Religious faith was the bedrock for the Queen
Western People 20.9.2022
(Yesterday), September 19, 2022, Queen Elizabeth II of England, after her funeral service at Westminster Abbey, was laid to rest in the grounds of Windsor Castle. After a long lifetime by any standards – stretching almost to the full century – and an extraordinary reign of 70 years, it had the feel of the end of an era.
It wasn’t just that the Queen, as she was invariably called even by Irish republicans, seemed the linchpin in the British royal firmament but the fear that, once she departed the scene, the whole panoply of pomp and ceremony and of ‘flags and flummery’ that sustained her world would come crashing down.
There is probably no country in the world able to deliver, on a par with the British, a ceremony that seems so out of sync with the modern world and yet is such a settled tradition in British society, somewhere between medieval costume drama, public spectacle, tourist attraction and state funeral.
Those watching yesterday will have enjoyed, and apart from the royal family, ‘enjoyed’, seems the right word, the great event of her going. Because what was delivered in the stilted liturgy in Westminster Cathedral and the predictable liturgy in the streets of London, was a familiar repetition of comparable occasions in the past.
It was what the British public wanted and the players involved acted out their anticipated roles with a wary eye on tradition and precedent and with a formidable cast of thousands, some mere actors dressed in and surrounded by the predictable features of such a royal ritual, others – retinues of presidents and prime ministers from around the world – gathered from around the globe to bow and curtsey and by their presence to confer an added importance on the proceedings.
What in other circumstances might seem, even in terms of over-blown pageantry – a rampant overkill with flags, trumpets, gun salutes, the clip-clopping of horses with gold-braided riders aboard – was no more and no less than what the occasion demanded.
But now that the keystone holding together so much of the mystique of royalty is no longer there, the question hanging over yesterday’s highly organised and professional presentation is what role royalty will play in the UK in the future?
After a long and steady hand on the royal enterprise by a lady of supreme grace and dignity, the jury is out on whether King Charles and his sometimes volatile siblings will be able to sustain the whole show. And, Charles, getting a public hissy-fit before the camera over the clutter on the table where he was writing his first signature as Charles R would not inspire much confidence for the future.
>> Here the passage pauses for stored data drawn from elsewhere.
--- config.mk ---
export PLATFORM = sky130hd
export DESIGN_NAME = vertex_projector
export DESIGN_NICKNAME = d
export VERILOG_FILES = /design/src/verilog/proj_pkg.sv /design/src/verilog/fx_multiplier.sv /design/src/verilog/fx_divider.sv /design/src/verilog/vertex_projector.sv
export SDC_FILE = /design/constraint.sdc
export NUM_CORES = 2
export LEC_CHECK = 0
export BUFFER_PORTS_ARGS = -buffer_cell sky130_fd_sc_hd__buf_4
export CORE_UTILIZATION = 55
export DETAILED_ROUTE_END_ITERATION = 10
export MAX_ROUTING_LAYER = met4
export PLACE_DENSITY = 0.71
export SLEW_MARGIN = 15
export SYNTH_ARGS = -nofsm -noshare
export SYNTH_HDL_FRONTEND = slang
export SYNTH_HIERARCHICAL = 1
export SYNTH_SLANG_ARGS = --single-unit
export TNS_END_PERCENT = 20
--- constraint.sdc ---
create_clock -name CLOCK_50 -period 9.7 [get_ports CLOCK_50]
set_clock_uncertainty 0.1 [all_clocks]
set_input_delay 1.94 -clock CLOCK_50 [delete_from_list [all_inputs] [get_ports CLOCK_50]]
set_output_delay 1.94 -clock CLOCK_50 [all_outputs]
set_load 0.005 [all_outputs]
At 73, will Charles, in trying to resolve the growing tension for British royalty between modernity and the medieval accumulation of previous centuries, be able to steer a steady course. Part of his difficulty is that while the contrast – in competence, confidence and subtlety between King Charles and Queen Elizabeth could not be more stark, worse still is the contrast between the costly and cossetted lives of the British royals and the lives of increasing numbers of his ‘subjects’, now that the British economy is contracting. The evidence is that Charles will be expected to slim down the monarchy but whatever he does, he may find himself in the impossible position of being ‘damned if he does and damned if he doesn’t’.
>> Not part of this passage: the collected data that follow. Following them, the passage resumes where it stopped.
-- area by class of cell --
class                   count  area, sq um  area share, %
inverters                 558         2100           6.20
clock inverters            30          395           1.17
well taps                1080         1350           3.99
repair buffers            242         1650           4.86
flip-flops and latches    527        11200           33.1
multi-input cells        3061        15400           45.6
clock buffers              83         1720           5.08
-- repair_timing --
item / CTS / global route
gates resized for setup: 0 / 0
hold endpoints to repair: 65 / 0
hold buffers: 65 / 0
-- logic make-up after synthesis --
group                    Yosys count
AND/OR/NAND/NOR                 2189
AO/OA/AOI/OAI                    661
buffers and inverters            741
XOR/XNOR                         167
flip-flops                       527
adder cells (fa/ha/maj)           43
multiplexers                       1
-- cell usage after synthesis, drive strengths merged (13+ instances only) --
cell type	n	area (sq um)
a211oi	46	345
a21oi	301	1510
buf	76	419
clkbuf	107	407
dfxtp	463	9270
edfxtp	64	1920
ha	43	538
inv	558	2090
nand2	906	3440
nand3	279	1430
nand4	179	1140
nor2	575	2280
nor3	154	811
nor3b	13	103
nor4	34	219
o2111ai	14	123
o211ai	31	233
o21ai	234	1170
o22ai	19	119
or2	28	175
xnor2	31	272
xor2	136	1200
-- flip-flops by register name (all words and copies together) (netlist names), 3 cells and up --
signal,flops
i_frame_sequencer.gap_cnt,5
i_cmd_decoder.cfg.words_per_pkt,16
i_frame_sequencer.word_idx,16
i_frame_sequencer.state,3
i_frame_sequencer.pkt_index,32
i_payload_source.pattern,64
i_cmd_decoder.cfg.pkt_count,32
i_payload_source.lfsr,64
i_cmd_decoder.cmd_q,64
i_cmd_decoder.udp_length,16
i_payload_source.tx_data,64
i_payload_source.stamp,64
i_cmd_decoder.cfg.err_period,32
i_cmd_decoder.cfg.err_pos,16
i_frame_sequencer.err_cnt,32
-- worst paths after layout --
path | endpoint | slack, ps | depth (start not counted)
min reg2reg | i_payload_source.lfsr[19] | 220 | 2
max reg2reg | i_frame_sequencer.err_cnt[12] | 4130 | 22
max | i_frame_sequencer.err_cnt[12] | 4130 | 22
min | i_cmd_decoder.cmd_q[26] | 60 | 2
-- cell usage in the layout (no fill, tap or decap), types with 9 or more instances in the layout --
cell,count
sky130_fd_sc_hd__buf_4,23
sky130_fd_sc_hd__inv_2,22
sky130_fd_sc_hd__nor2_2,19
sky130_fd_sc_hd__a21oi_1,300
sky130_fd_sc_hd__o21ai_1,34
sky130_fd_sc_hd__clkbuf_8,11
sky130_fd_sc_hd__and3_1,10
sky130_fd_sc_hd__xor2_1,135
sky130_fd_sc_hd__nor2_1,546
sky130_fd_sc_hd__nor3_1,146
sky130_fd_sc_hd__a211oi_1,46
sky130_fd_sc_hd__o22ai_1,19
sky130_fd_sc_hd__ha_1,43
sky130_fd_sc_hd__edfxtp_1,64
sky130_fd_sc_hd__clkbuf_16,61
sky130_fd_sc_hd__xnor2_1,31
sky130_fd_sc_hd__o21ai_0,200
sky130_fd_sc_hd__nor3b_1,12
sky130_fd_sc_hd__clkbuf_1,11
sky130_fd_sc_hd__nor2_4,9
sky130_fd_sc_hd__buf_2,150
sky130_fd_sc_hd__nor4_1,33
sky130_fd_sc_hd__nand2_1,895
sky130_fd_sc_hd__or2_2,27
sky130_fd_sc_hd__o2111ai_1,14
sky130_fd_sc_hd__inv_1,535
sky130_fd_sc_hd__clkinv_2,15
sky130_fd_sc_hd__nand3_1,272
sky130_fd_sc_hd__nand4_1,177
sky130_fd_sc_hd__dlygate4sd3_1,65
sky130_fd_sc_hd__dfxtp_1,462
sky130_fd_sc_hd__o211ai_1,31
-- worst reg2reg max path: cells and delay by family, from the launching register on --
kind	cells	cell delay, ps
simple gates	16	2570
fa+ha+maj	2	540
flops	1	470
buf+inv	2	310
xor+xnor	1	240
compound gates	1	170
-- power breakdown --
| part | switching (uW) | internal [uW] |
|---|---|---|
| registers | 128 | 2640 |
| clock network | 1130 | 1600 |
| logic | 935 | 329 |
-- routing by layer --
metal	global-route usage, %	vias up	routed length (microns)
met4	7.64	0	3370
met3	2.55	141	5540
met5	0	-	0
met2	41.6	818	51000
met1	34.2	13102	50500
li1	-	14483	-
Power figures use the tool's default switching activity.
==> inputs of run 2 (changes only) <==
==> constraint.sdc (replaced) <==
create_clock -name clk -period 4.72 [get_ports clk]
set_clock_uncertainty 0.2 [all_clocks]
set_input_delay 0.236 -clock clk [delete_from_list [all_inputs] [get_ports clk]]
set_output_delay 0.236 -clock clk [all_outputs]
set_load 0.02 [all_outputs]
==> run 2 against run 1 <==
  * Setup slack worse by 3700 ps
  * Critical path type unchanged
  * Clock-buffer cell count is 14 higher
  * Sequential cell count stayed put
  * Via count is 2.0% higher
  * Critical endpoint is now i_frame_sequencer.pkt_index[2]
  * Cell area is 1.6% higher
$ cat src/hw/memsys_pkg.sv
`default_nettype none

package memsys_pkg;

    // Data and address width
    localparam int XLEN  = 32;
    localparam int BYTES = XLEN / 8;

    // Direct-mapped caches with one word per line
    localparam int CACHE_LINES = 16;
    localparam int IDX_LSB     = 2;
    localparam int IDX_W       = $clog2(CACHE_LINES);
    localparam int TAG_LSB     = IDX_LSB + IDX_W;
    localparam int TAG_W       = XLEN - TAG_LSB;

    // Main memory, word addressed
    localparam int MEM_WORDS   = 1024;
    localparam int MEM_IDX_W   = $clog2(MEM_WORDS);
    localparam int MEM_LATENCY = 4;
    localparam int MEM_CNT_W   = $clog2(MEM_LATENCY);
    // Down-counter start, ack lands MEM_LATENCY cycles after accept
    localparam logic [MEM_CNT_W-1:0] MEM_CNT_INIT = MEM_CNT_W'(MEM_LATENCY - 2);

    // Boot window 0x0000_1xxx, first words populated only
    localparam logic [XLEN-1:0] BOOT_BASE  = 32'h0000_1000;
    localparam logic [XLEN-1:0] BOOT_MASK  = 32'hffff_f000;
    localparam int              BOOT_WORDS = 16;
    localparam int              BOOT_IDX_W = $clog2(BOOT_WORDS);

    typedef struct packed {
        logic [XLEN-1:0]  addr;
        logic             req;
        logic             req_kill;
    } if2icache_s;

    typedef struct packed {
        logic [XLEN-1:0]  r_data;
        logic             ack;
    } icache2if_s;

    typedef struct packed {
        logic [XLEN-1:0]  addr;
        logic [XLEN-1:0]  w_data;
        logic [BYTES-1:0] sel_byte;
        logic             w_en;
        logic             req;
    } dbus2mem_s;

    typedef struct packed {
        logic [XLEN-1:0]  r_data;
        logic             ack;
    } mem2dbus_s;

    typedef struct packed {
        logic [XLEN-1:0]  addr;
        logic [XLEN-1:0]  w_data;
        logic [BYTES-1:0] sel_byte;
        logic             w_en;
        logic             req;
    } cache2mem_s;

    typedef struct packed {
        logic [XLEN-1:0]  r_data;
        logic             ack;
    } mem2cache_s;

    typedef enum logic [1:0] {
        ARB_IDLE,
        ARB_DCACHE,
        ARB_ICACHE,
        ARB_IKILL
    } arb_state_e;

endpackage

`default_nettype wire

$ cat src/hw/mem_arbiter.sv
`timescale 1ns/1ps
`default_nettype none

module mem_arbiter (
    input  wire                      clk,
    input  wire                      rst_n,
    input  wire memsys_pkg::cache2mem_s icache2mem_i,
    input  wire memsys_pkg::cache2mem_s dcache2mem_i,
    input  wire                      req_kill_i,
    output memsys_pkg::mem2cache_s   mem2icache_o,
    output memsys_pkg::mem2cache_s   mem2dcache_o,
    output memsys_pkg::cache2mem_s   cache2mem_o,
    input  wire memsys_pkg::mem2cache_s mem2cache_i
);

    memsys_pkg::arb_state_e state_ff;
    memsys_pkg::arb_state_e state_next;
    memsys_pkg::cache2mem_s req_ff;
    memsys_pkg::cache2mem_s req_next;

    always_ff @(posedge clk) begin
        if (!rst_n) begin
            state_ff <= memsys_pkg::ARB_IDLE;
            req_ff   <= '0;
        end else begin
            state_ff <= state_next;
            req_ff   <= req_next;
        end
    end

    always_comb begin
        state_next   = state_ff;
        req_next     = req_ff;
        mem2icache_o = '0;
        mem2dcache_o = '0;

        case (state_ff)
            memsys_pkg::ARB_IDLE: begin
                // Data side first, fetch waits with its req held
                if (dcache2mem_i.req) begin
                    req_next   = dcache2mem_i;
                    state_next = memsys_pkg::ARB_DCACHE;
                end else if (icache2mem_i.req) begin
                    req_next   = icache2mem_i;
                    state_next = memsys_pkg::ARB_ICACHE;
                end
            end

            memsys_pkg::ARB_DCACHE: begin
                if (mem2cache_i.ack) begin
                    mem2dcache_o = mem2cache_i;
                    req_next.req = 1'b0;
                    state_next   = memsys_pkg::ARB_IDLE;
                end
            end

            memsys_pkg::ARB_ICACHE: begin
                if (req_kill_i) begin
                    if (mem2cache_i.ack) begin
                        req_next.req = 1'b0;
                        state_next   = memsys_pkg::ARB_IDLE;
                    end else begin
                        state_next   = memsys_pkg::ARB_IKILL;
                    end
                end else if (mem2cache_i.ack) begin
                    mem2icache_o = mem2cache_i;
                    req_next.req = 1'b0;
                    state_next   = memsys_pkg::ARB_IDLE;
                end
            end

            memsys_pkg::ARB_IKILL: begin
                // Memory still owes an ack, swallow it
                if (mem2cache_i.ack) begin
                    req_next.req = 1'b0;
                    state_next   = memsys_pkg::ARB_IDLE;
                end
            end

            default: begin
                state_next = memsys_pkg::ARB_IDLE;
            end
        endcase
    end

    assign cache2mem_o = req_ff;

endmodule

`default_nettype wire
While the question easily dealt with is how many palaces and other ‘residences’ the royals really need, other influences not least the tourist board may be unhappy if the golden carriages, golden throne, ornamental swords, royal horses and more are retired as casualties of a modernising policy. Then there’s the question of funding a host of royal hangers-on to standards to which they had become accustomed. The key player orchestrating the historic diminishment of the royal presence will need to be blessed with phenomenal patience, a quality in notoriously short supply in the new king.
Part of the problem too is that Charles will not be as substantial a presence as his mother, and may feel conflicted about his role as the Head of the Church of England. For Queen Elizabeth, a personal faith was one of the central-truths of her life.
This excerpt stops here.